Treasurer Joe Hockey’s first budget creates a clear path almost to a surplus. Our children will pay much less for current spending. Real political courage was required to get this far.
But the budget also creates problems for the future that will drag on economic growth and hurt the less fortunate. Over the next few years the Abbott government will have to make even tougher choices that both keep the budget in balance and do more to promote economic growth and fairness.
Even in four years’ time the budget does not quite balance – and it should already be balanced given that the economy is not doing too badly. Some of the choices, particularly the timing of the deficit levy and increases in infrastructure spending, seem almost designed to avoid claiming a surplus. The budget ducks the possibility of under-delivering on a surplus, but only by under-promising.
Bracket creep does most of the work of budget repair. Fixed income-tax thresholds and wage inflation will take personal income tax from 11% to 12% of GDP. This is worth about $18 billion in today’s terms. Income tax has not been at these levels since the GST came in.
Real spending reductions and a few tax increases also help to reduce the budget deficit. New decisions will improve the budget bottom line by about $10.5 billion in 2016-17. It will be the sharpest sustained slowdown in spending since the “recession we had to have” of 1990. Commonwealth spending on health will shrink as a proportion of GDP for the first time in a long while.
The Treasurer promised the burden would be shared across the community. The budget is clearly designed around this principle, which is likely to make the package easier to sell. Patients, students, families, pensioners, the unemployed and high earners will each contribute $1 billion to $2 billion fairly directly to the bottom line. However, the largest line item in the budget, the Age Pension, will continue to consume more of the Commonwealth budget and national resources, despite some minor tinkering.
False economies in the budget
Unfortunately, many of the things helping the budget to surplus will drag on economic growth and well-being.
Co-payments for medical services and pharmaceuticals are likely to lead to more sickness that far outweighs any budget savings. Similar co-payments elsewhere have led to people seeing the doctor less. Some didn’t really need to see a GP, but far more missed out on valuable treatment.

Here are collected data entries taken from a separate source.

$ cat design/flow/run.sh
#!/bin/bash
# OpenROAD 26Q1-2900-gdf79404cd8, Yosys 0.63+post, stock flow scripts
make -C /OpenROAD-flow-scripts/flow DESIGN_CONFIG=/design/flow/config.mk WORK_HOME=/design/flow/orfs finish
$ cat design/flow/config.mk
export PLATFORM = sky130hd
export DESIGN_NAME = FFT_cont
export DESIGN_NICKNAME = FFT_cont
export VERILOG_FILES = /design/flow/design.v
export SDC_FILE = /design/flow/constraint.sdc
export NUM_CORES = 4
export LEC_CHECK = 1
export CORE_UTILIZATION = 30
$ cat design/flow/constraint.sdc
current_design FFT_cont

set clk_period 5.3
set clk_io_pct 0.2

create_clock -name clk0 -period $clk_period [get_ports {clk}]

set non_clock_inputs [all_inputs -no_clocks]
set_input_delay [expr $clk_period * $clk_io_pct] -clock clk0 $non_clock_inputs
set_output_delay [expr $clk_period * $clk_io_pct] -clock clk0 [all_outputs]
$ cat design/flow/design.v
typedef struct packed {
   logic signed  [16 - 1 : 0] data_r;
   logic signed  [16 - 1 : 0] data_i;
} DATA_SAMPLE;
typedef struct packed {
   DATA_SAMPLE                  data;
   logic                        valid;
} DATA_BUS;
typedef struct packed {
   logic                        valid;
} RX_TO_CONT;
typedef struct packed {
   logic                        valid;
} TX_TO_CONT;
typedef struct packed {
   logic  [3:0]                 point;
   logic  [17:0]                scaling;
   logic                        ifft;
} CONT_TO_COMP;
typedef struct packed {
   logic  [3:0]                 point;
   logic  [4:0]                final_shift;
   logic                        ifft;
} CONT_TO_TX;
module FFT_cont (
   output  CONT_TO_COMP  cont_to_comp,
   output  CONT_TO_TX    cont_to_tx,
   input   TX_TO_CONT    tx_to_cont,
   input   RX_TO_CONT    rx_to_cont,
   output logic          is_ready,  
   input  [31:0]         input_config,
   input  [31:0]         input_command,
   output logic [31:0]   status,    
   input  [1:0]          config_valid,
   input                 clk,
   input                 rst_n 
);
   logic full, empty;
   logic [10:0]  local_count, local_count_w;
   assign full = (local_count == 1024)?1:0;
   assign empty = (local_count == 0)?1:0;
   always_comb begin
      case ({tx_to_cont.valid, rx_to_cont.valid}) 
         2'b10: local_count_w = local_count - 1;
         2'b01: local_count_w = local_count + 1;
         default: local_count_w = local_count;
      endcase
   end
   always_ff @ (posedge clk) begin
      if (rst_n == 0) begin
         local_count <= 0;
      end
      else begin
         local_count <= #1 local_count_w;
      end
   end
   logic [1:0]  current_state, current_state_w;
   always_comb begin
      current_state_w = current_state;
      case (current_state)
      0: begin  
         if (config_valid == 2 && input_command == 1) begin  
            current_state_w = 1;
         end
      end
      1: begin  
         if (config_valid == 2 && input_command == 2) begin  
            current_state_w = 2;
         end
      end
      2: begin  
         if (empty == 1) begin
            current_state_w = 0;
         end
      end
      default: begin
      end
      endcase
   end
   assign status = (current_state == 0);
   always_ff @ (posedge clk) begin
      if (rst_n == 0) begin
         current_state <= 0;
      end
      else begin
         current_state <= #1 current_state_w;
      end
   end
   logic is_ready_w;
   assign #1 is_ready_w = (current_state == 1) && (full == 0);
   always_ff @ (posedge clk) begin
      if (rst_n == 0) begin
         is_ready <= 0;
      end
      else begin
         is_ready <= #1 is_ready_w;
      end
   end
   logic [31:0] setting_w, setting;
   assign  cont_to_tx.ifft = setting[31];
   assign  cont_to_comp.ifft = setting[31];
   assign  cont_to_comp.point = setting[30:27];
   assign  cont_to_tx.point = setting[30:27];
   assign  cont_to_tx.final_shift = setting [26:22];
   assign  cont_to_comp.scaling = setting [21:4];
   always_comb begin
      if (current_state == 0 && config_valid == 1) begin
         setting_w = input_config;
      end
      else begin
         setting_w = setting;
      end
   end
   always_ff @ (posedge clk) begin
      if (rst_n == 0) begin
         setting <= 0;
      end
      else begin
         setting <= #1 setting_w;
      end
   end
endmodule
==> run notes <==
Purpose: to document the outcome of synthesis and place and route.

Floorplan
The horizontal die dimension is 92.6 um. Measured along the y axis, the die boundary spans 92.6 um. For this configuration, the core starts out at a cell density of 31.4%.

In this run the core area contains 32 standard-cell rows. The number of placed I/O pins is 136. The overall die size recorded for this design is 8580 um^2. The total area inside the core boundary comes to 7850 um^2.

GRT
The initial antenna violation count came to 0. Entering global routing, the biggest net connects 49 pins. The first global-routing pass estimated 8600 um of wire. The via count of the first global-routing pass is 1889.

The overflow left after global routing is 0. The total routing resource utilization after global routing is 12.5%.

Yosys
The fraction of the yosys area taken by sequential cells is 34.9%. The synthesis stats list as the most numerous cell sky130_fd_sc_hd__nand2_1. Counting every instance in the synthesized netlist gives 302.

The number of cell instances after yosys synthesis is 302. The commonest cells after synthesis are 69 x sky130_fd_sc_hd__nand2_1, 43 x sky130_fd_sc_hd__dfxtp_1, 36 x sky130_fd_sc_hd__buf_4, 29 x sky130_fd_sc_hd__a21boi_0, 10 x sky130_fd_sc_hd__ha_1. The cell type contributing the most total cell area after synthesis is sky130_fd_sc_hd__dfxtp_1. Counting flops with an async set or reset pin after synthesis yields a share of 0%. The most used flip-flop cell after synthesis is sky130_fd_sc_hd__dfxtp_1. Counting flops and latches in the post-synthesis netlist gives 43. The distinct cell type count of the synthesized netlist is 43.

The mean instance size in the synthesized netlist is 8.16 um^2. The count of flip-flops with a built-in enable after synthesis is 0. The area recorded from the Yosys report for this design is 2460 um^2. Yosys attributes the largest share of cell area to sky130_fd_sc_hd__dfxtp_1 35%, sky130_fd_sc_hd__buf_4 11%, sky130_fd_sc_hd__nand2_1 11%, sky130_fd_sc_hd__a21boi_0 8.8%, sky130_fd_sc_hd__ha_1 5.1%.

The yosys synthesis warning count is 1. The cell area that synthesis handed to floorplanning was 2460 um^2. The fraction of synthesized cell area taken by the top area cell type is 34.9%.

Placement
At the end of routability-driven placement, the weighted congestion stood at 0.863. The half-perimeter wire length after placement is 4020 um. The count of buffers from port buffering is 100.

The placement stage leaves a total instance area of 3400 um^2.

Clocking
Per the TritonCTS log, the buffer count is 5. The quantity of hold-fixing buffers added after cts is 0. The CTS tree is yes.

For the worst-skew pair, the clock arrives at the later sink with an insertion delay of 290 ps. The number of levels in the clock H-tree is 2. The number of post-CTS setup repair buffers is 0.

Looking at the worst setup and hold paths, the clock pins of their registers show a slew of 90 ps. CTS reports a maximum clock tree buffer depth of 2. The number of cells upsized or downsized after cts is 0.

The tree built by TritonCTS fans out to 43 sinks. The root buffer selected by CTS is sky130_fd_sc_hd__clkbuf_8.

Critical path
The worst setup path is launched from a primary input. The timing report shows that the slowest cell on the worst path is sky130_fd_sc_hd__clkdlybuf4s50_1. The required arrival time at the worst endpoint is 5480 ps. The family of cells with the greatest summed delay on the critical path is AND-OR/OR-AND gates. The number of cells on the worst reg-to-reg path is 6.

The startpoint of the worst-slack reg-to-reg timing path is local_count[1]. The worst path buffer plus inverter count is 3. The largest fanout on the critical path is 11. The arrival time of the worst setup path is 3410 ps.

The path type of the worst setup path is in2reg. The slack of the worst reg-to-reg path is 3480 ps. The highest cell delay on the worst timing path is 450 ps. The critical path goes through clkdlybuf4s50_1 > inv_1 > ha_1 > inv_1 > ha_1 > a21oi_4 > o2111ai_2 > a32oi_2 > mux2i_1 > a311o_1. Per STA, the startpoint of the critical path is tx_to_cont[0]. Walking the critical path from launch to capture passes 10 cell instances. The endpoint type of the worst setup path is a register.

Detailed routing
The routed design shows a via density per instance of 4.48. After detailed routing, the average wire length per cell comes to 11.0 um. The pre-antenna-repair detailed-routing pass consisted of 4 iterations.

For this run, design rule violations remaining after detail routing come to 0. After detailed routing, the total wire length is 5470 um. For this block, the initial DRC count from the detailed router was 60. The routed design ends up with an antenna cell count of 0. The via count is 2221. The remaining antenna violation count after routing is 0.

Hold path
The class of the tightest hold or removal check is reg2reg. The worst hold path was traced through 2 stages. The startpoint of the most critical hold path is setting[6].

Outcome
The run finished with clean final reports.

Layout
Relative to the synthesized area, the layout overhead comes to 42.7%. For the completed layout, the total cell area is recorded as 3520 um^2. Per the layout report, the design carries 797 filler cells. The post-route netlist has 4.82% of its cells at a drive strength greater than 1.

Power
Per the power-grid run, VDD falls by no more than 0.132 mV. The leakage power in the latest report is 1.37 nW. The total power density per cell area is 288 nW/um^2.

STA
The total count of max-transition violations in the final report is 0. In this run the tightest slew margin relative to its limit is 59.7%. The clock period minus worst slack is 3230 ps. Derived from the worst setup path, the maximum achievable clock frequency is 310 MHz.

The final layout reports a setup TNS of 0 ps. Setup repair after global routing left no endpoint under its margin. For this run, the final setup violation count is recorded as 0.

OpenROAD reports that the post-layout worst path occupies 60.9% of the period. The final setup skew is 5.49 ps. The slew of the pin with the lowest slew margin is 604 ps.

The final tally of hold violations is 0.

Job
Max-cap violations in this run came to 0. Summing over the stages, the warning tally comes to 29.
cells in the final DEF (no fill, tap or decap), drive strengths merged, types with 4 or more instances in the layout:
| cell type | synthesis | routed |
|---|---|---|
| a21boi | 29 | 29 |
| a21oi | 5 | 5 |
| a31oi | 4 | 4 |
| and2 | 6 | 6 |
| clkbuf | 9 | 5 |
| clkdlybuf4s50 | 0 | 100 |
| conb | 1 | 31 |
| dfxtp | 43 | 43 |
| ha | 10 | 10 |
| inv | 7 | 7 |
| mux2i | 4 | 4 |
| nand2 | 69 | 69 |
| nand3 | 7 | 7 |
| nor2 | 9 | 9 |
| nor3 | 4 | 4 |
| nor4 | 9 | 9 |
| o21ai | 8 | 8 |
| xnor2 | 5 | 5 |
power breakdown:
part | switching [mW] | internal (mW) | total (mW)
combinational | 0.163 | 0.206 | 0.369
clock | 0.115 | 0.140 | 0.256
sequential | 0.0290 | 0.358 | 0.387
total | 0.307 | 0.705 | 1.01
tightest hold or removal path: cells and delay by family, from the launching register on:
family          cells  cell delay (ps)
flops               1              320
simple gates        1               40
compound gates      1               60
cells by family (layout without fill, tap and decap cells):
group	Yosys count	after routing	share of synthesized area (%)
xor gates and xnor gates	7	7	2.49
other	1	31	0.152
and+or+nand+nor	121	121	22.8
muxes	4	4	1.63
buffers and inverters	55	117	13.9
adders and majority gates	11	11	5.89
AOI/OAI and AO/OA	60	60	18.2
DFF	43	43	34.9
state kept, by name (all words and copies together), names as in the netlist:
register and cells:
setting 28, local_count 11, current_state 3, is_ready 1
layer usage:
metal	GRT usage [%]	vias to the layer above	wire (um)
met4	1.03	0	50
met3	2.51	5	485
li1	-	1143	-
met1	17.9	974	2530
met5	0	-	0
met2	20.8	99	2410
metrics by stage:
stage	util (%)	total power [mW]	worst slack, ps	std cells	hold slack [ps]
6_report	44.8	1.01	2070	496	465
5_1_grt	44.8	1.08	1930	496	486
4_1_cts	44.8	1.03	2060	496	469
3_5_place_dp	43.4	0.764	1750	488	456
3_3_place_gp	43.4	0.761	1760	488	450
2_1_floorplan	-	0.660	2420	332	429
cell type report:
cell class	count	area [um^2]	area share [%]
Timing Repair Buffer	102	1020	28.9
Tap cell	102	128	3.63
Multi-Input combinational cell	234	1370	39.0
Sequential cell	43	861	24.5
Inverter	7	26.3	0.747
Clock inverter	3	43.8	1.25
Clock buffer	5	68.8	1.96
path summary, 6_finish.rpt:
path	end
setup / recovery	local_count[9]
hold / removal	setting[6]
setup reg to reg	local_count[9]
hold reg to reg	setting[6]
Power is estimated from default activity; no workload was simulated.
`./design.v`:
```
`timescale 1ns / 1ps    
module IIR(data_8bit_in,clk,rst_n,data_out_8bit);
parameter ORDER = 16;
parameter word_size_in = 16;
parameter word_size_out = 32;
parameter b0 = 15'd0, b1 = 15'd0, b2 = 15'd0, b3 = 15'd0, b4 = 15'd0, b5 = 15'd1, b6 = 15'd1, b7 = 15'd2, b8 = 15'd2, b9 = 15'd2, b10 = 15'd1, b11 = 15'd1, b12 = 15'd0, b13 = 15'd0, b14 = 15'd0, b15 = 15'd0, b16 = 15'd0;
parameter a0 = 15'd2048, a1 = -15'd1363, a2 = 15'd3839, a3 = -15'd7263, a4 = 15'd10162, a5 = -15'd11031, a6 = 15'd9537, a7 = -15'd6664, a8 = 15'd3786, a9 = -15'd1749, a10 = 15'd653, a11 = 15'd194, a12 = 15'd45, a13 = -15'd8, a14 = 15'd1, a15 = 15'd0, a16 = 15'd0;
input clk,rst_n;
input  [7:0] data_8bit_in;
output [7:0] data_out_8bit;
wire [word_size_in-1:0]     data_16bit;
wire [word_size_out:0]      data_out_32bit;
wire [word_size_out-1:0]    data_feedforward;
wire [word_size_out-1:0]    data_feedback;
reg  [word_size_in-1:0]     sample_in[1:ORDER];
reg  [word_size_in-1:0]     sample_out[1:ORDER];
integer k;
assign data_16bit = {~data_8bit_in[7],data_8bit_in[6:0],8'd0};
assign data_out_8bit = data_out_32bit[7:0];
assign data_feedforward = b0 * data_16bit +
                          b1 * sample_in[1] + b2 * sample_in[2] +
                          b3 * sample_in[3] + b4 * sample_in[4] +
                          b5 * sample_in[5] + b6 * sample_in[6] +
                          b7 * sample_in[7] + b8 * sample_in[8] +
                          b9 * sample_in[9] + b10 * sample_in[10] +
                          b11 * sample_in[11] + b12 * sample_in[12] +
                          b13 * sample_in[13] + b14 * sample_in[14] +
                          b15 * sample_in[15] + b16 * sample_in[16];
assign data_feedback = a1 * sample_out[1] + a2 * sample_out[2] +
                       a3 * sample_out[3] + a4 * sample_out[4] +
                       a5 * sample_out[5] + a6 * sample_out[6] +
                       a7 * sample_out[7] + a8 * sample_out[8] +
                       a9 * sample_out[9] + a10 * sample_out[10] +
                       a11 * sample_out[11] + a12 * sample_out[12] +
                       a13 * sample_out[13] + a14 * sample_out[14] +
                       a15 * sample_out[15] + a16 * sample_out[16];
assign data_out_32bit = (data_feedforward - data_feedback) / a0;
always @(posedge clk or negedge rst_n) begin
    if(!rst_n)
    for(k = 1;k<=ORDER;k = k+1)begin
        sample_in[k] <= 0;
        sample_out[k]<= 0;
    end
    else begin
        sample_in[1] <= data_16bit;
        sample_out[1] <= data_out_32bit[word_size_out-1:word_size_out-8];
    for(k=2;k<=ORDER;k=k+1)begin
        sample_in[k] <= sample_in[k-1];
        sample_out[k]<= sample_out[k-1];
    end
    end
end
endmodule
module clock_divider (
    input wire clk_50MHz,
	 input wire		rst_n,
    output reg clk_50kHz
);
reg [9:0] counter;
always @(posedge clk_50MHz or negedge rst_n) begin
if(!rst_n)begin
counter<=0;
clk_50kHz<=0;
end
else begin
    counter <= counter + 1'b1;
    if (counter == 500 - 1) begin
        counter <= 0;
        clk_50kHz <= ~clk_50kHz;
    end
end
end
endmodule
`timescale 1ns / 1ps    
module top(data_8bit_in,sys_clk,rst_n,data_out_8bit,dac_clk,adc_clk);
input sys_clk,rst_n;
input  [7:0] data_8bit_in;
output [7:0] data_out_8bit;
output dac_clk;
output adc_clk;
reg [1:0]dac_clk_reg;
wire clk_50kHz;
always @(posedge sys_clk or negedge rst_n) begin
    if(!rst_n) begin
        dac_clk_reg <= 0;
    end
    else begin
        dac_clk_reg[0] <= clk_50kHz;
        dac_clk_reg[1] <= dac_clk_reg[0];
    end
end
assign adc_clk = clk_50kHz;
assign dac_clk = dac_clk_reg[1];
IIR IIR_inst0(
    .data_8bit_in(data_8bit_in),
    .clk(clk_50kHz),
    .rst_n(rst_n),
    .data_out_8bit(data_out_8bit)
);
clock_divider clock_divider_1(
    .clk_50MHz(sys_clk),
	 .rst_n(rst_n),
    .clk_50kHz(clk_50kHz)
);
endmodule
```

The budget also unilaterally tears up the Commonwealth’s promises to help states with the growth in hospital spending. In effect, the Commonwealth has told the states they will have to absorb most of the coming cost increases in health as new and more expensive treatments keep proliferating and the population ages. This doesn’t solve the budget problem, just transfers it to another level of government.
The budget’s reliance on bracket creep is also likely to discourage workforce participation, particularly among women thinking about returning to work who often take home very little of what they earn. By 2017-18 – after the deficit levy is due to expire – middle-income earners will pay an extra 1.8% of their incomes - $744 a year – in tax. Some will lose family payments on top of that.
Similarly, although bush economists might be attracted by “work for the dole” schemes, and these are likely to reduce claims for unemployment benefits, the evidence shows that these schemes hinder people finding proper long-term jobs. Combined with uncapped university fees and charging real interest for student loans, which may start to deter people from going to university, this budget could reduce how much Australia’s workforce produces in the long term.
The government’s controversial Paid Parental Leave Scheme remains in the budget, although you would need a microscope to find it buried in the budget papers as an “other” variation from the November economic statement. The best one can hope is that it never eventuates – and if the company tax changes that were to part-fund the scheme don’t happen, then the budget will get a collective boost of $4 billion a year. That money could be put to better use making childcare more affordable.
The budget’s main claim to economic responsibility is its new infrastructure spending, about $3 billion in 2016-17. That is smaller than you might think if you listened to the announced package, which conflates spending over a number of years, as well as already announced spending. And the claimed economic benefits may be much smaller than assumed.
Not one of the material projects getting new money from the government is rated by Infrastructure Australia as “ready to proceed” – indeed not one even falls into their “on the threshold” category. Many are not even rated as projects with “real potential”.
The rigorous independent cost-benefit analysis of projects simply hasn’t been done. Given past experience, we should be sceptical about accepting politicians’ claims that their instincts are a good substitute.
So this budget may reduce the deficit, but it reinforces the need for much better quality policy in future to encourage economic growth and well-being. Better unemployment, health and transport infrastructure policies will be needed. The big reforms, as identified in Grattan Institute’s Balancing Budgets report, will involve tightening superannuation tax concessions and pension eligibility and abolishing negative gearing so that the tax burden is shared more fairly across the community and it becomes easier for our children to buy houses. These measures will all create space to reduce income tax and relieve the burden on low and middle-income earners.
The government has made one courageous decision in this budget: those born in 1965 will need to work until 70 to collect an Age Pension. This is the kind of measure that will both repair the budget in the long term and encourage economic growth. Future budgets will need more of this kind of courage if they are both to sustain the deficit reduction of this year’s budget and ensure long-run economic growth and well-being.